**What needs to be done:** Return every line from the one with "setup / recovery" through the one with "[run 3: timing repair]", inclusive, exactly as it appears below.

**Exercise material:**
--- START ---

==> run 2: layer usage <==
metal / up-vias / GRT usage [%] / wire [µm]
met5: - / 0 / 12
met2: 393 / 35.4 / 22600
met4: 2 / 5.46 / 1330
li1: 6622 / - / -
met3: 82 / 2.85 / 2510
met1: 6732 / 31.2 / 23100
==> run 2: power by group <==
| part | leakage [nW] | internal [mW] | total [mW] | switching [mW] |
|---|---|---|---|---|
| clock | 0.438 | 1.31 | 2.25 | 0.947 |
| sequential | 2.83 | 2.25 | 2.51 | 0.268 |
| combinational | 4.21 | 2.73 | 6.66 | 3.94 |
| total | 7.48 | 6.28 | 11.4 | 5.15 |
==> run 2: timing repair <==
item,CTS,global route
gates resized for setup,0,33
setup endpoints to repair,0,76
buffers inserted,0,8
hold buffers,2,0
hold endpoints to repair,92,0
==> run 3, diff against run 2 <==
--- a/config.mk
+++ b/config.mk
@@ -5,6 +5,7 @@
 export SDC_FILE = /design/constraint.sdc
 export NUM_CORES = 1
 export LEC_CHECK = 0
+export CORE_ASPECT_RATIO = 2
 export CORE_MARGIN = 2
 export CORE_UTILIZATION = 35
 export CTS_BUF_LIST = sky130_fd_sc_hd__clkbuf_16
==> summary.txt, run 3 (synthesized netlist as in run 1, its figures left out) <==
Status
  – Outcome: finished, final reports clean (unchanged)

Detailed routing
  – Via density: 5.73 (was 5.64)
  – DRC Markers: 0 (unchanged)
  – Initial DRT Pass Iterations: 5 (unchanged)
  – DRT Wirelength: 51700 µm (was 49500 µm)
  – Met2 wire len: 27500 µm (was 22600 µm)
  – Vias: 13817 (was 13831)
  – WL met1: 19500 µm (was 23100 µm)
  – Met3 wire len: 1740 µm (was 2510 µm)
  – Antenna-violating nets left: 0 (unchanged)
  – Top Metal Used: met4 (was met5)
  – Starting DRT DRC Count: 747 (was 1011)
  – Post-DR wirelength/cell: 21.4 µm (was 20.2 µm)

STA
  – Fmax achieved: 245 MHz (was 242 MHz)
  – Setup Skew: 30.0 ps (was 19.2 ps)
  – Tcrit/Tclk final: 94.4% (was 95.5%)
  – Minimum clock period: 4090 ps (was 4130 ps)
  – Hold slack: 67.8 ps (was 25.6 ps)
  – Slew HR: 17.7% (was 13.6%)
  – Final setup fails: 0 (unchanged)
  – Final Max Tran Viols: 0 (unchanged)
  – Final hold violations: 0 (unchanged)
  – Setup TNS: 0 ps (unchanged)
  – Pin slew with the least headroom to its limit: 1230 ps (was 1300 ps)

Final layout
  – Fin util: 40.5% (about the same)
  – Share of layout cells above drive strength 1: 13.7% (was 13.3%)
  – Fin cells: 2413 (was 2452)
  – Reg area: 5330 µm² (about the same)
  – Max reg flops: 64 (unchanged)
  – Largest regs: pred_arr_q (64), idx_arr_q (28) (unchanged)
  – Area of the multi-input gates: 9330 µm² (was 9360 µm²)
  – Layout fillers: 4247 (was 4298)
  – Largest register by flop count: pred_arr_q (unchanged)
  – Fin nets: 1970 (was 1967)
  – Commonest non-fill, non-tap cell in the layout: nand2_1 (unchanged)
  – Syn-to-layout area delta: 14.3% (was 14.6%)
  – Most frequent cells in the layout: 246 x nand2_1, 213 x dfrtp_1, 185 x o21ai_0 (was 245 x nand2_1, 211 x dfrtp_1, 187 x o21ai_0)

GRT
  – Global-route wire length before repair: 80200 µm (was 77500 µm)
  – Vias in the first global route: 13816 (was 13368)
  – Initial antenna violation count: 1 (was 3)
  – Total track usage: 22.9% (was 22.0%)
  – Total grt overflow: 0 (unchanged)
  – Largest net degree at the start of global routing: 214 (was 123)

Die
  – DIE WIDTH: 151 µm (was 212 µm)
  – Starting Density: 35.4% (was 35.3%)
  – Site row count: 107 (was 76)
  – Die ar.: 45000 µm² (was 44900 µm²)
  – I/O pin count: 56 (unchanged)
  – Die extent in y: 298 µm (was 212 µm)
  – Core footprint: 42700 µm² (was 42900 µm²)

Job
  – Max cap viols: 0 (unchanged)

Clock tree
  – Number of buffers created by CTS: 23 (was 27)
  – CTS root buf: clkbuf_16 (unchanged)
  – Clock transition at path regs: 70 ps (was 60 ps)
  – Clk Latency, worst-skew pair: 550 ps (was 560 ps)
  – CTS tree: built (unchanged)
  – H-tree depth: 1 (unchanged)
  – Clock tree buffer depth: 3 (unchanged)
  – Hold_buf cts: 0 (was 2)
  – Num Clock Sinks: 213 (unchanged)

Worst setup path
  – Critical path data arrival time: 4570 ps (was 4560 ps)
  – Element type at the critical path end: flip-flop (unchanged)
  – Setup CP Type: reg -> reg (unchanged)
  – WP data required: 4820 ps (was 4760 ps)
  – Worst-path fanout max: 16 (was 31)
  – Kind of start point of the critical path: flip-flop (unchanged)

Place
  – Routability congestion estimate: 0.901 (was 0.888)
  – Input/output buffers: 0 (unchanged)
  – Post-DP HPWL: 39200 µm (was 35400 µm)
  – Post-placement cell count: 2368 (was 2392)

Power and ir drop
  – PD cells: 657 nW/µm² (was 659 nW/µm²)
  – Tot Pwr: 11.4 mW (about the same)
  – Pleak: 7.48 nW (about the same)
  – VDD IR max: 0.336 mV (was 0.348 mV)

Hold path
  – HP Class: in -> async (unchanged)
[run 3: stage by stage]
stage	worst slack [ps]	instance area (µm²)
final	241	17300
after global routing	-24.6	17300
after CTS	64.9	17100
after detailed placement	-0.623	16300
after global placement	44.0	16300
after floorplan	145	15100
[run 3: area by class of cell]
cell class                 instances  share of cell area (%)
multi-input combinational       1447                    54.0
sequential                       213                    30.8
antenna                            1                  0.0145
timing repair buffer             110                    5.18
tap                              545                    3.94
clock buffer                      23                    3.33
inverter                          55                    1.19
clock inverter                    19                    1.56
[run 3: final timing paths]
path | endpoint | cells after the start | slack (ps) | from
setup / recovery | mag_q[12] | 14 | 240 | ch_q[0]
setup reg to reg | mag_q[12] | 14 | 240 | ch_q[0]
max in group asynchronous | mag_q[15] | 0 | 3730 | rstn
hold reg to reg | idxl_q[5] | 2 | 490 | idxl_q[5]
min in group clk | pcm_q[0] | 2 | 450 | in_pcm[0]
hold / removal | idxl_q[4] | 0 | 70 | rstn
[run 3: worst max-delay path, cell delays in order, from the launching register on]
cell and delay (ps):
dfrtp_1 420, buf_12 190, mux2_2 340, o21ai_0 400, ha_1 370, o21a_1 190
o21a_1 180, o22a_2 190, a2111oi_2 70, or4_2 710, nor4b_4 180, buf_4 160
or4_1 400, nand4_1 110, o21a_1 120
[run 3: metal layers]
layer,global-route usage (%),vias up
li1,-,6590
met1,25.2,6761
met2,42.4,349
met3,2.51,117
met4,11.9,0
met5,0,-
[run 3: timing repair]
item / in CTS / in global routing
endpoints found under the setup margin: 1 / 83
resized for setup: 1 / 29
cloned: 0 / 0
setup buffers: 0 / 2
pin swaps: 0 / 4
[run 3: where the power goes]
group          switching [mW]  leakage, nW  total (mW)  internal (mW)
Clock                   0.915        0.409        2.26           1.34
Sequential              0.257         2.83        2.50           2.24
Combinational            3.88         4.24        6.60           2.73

--- END ---

**The answer:**
setup / recovery | mag_q[12] | 14 | 240 | ch_q[0]
setup reg to reg | mag_q[12] | 14 | 240 | ch_q[0]
max in group asynchronous | mag_q[15] | 0 | 3730 | rstn
hold reg to reg | idxl_q[5] | 2 | 490 | idxl_q[5]
min in group clk | pcm_q[0] | 2 | 450 | in_pcm[0]
hold / removal | idxl_q[4] | 0 | 70 | rstn
[run 3: worst max-delay path, cell delays in order, from the launching register on]
cell and delay (ps):
dfrtp_1 420, buf_12 190, mux2_2 340, o21ai_0 400, ha_1 370, o21a_1 190
o21a_1 180, o22a_2 190, a2111oi_2 70, or4_2 710, nor4b_4 180, buf_4 160
or4_1 400, nand4_1 110, o21a_1 120
[run 3: metal layers]
layer,global-route usage (%),vias up
li1,-,6590
met1,25.2,6761
met2,42.4,349
met3,2.51,117
met4,11.9,0
met5,0,-
[run 3: timing repair]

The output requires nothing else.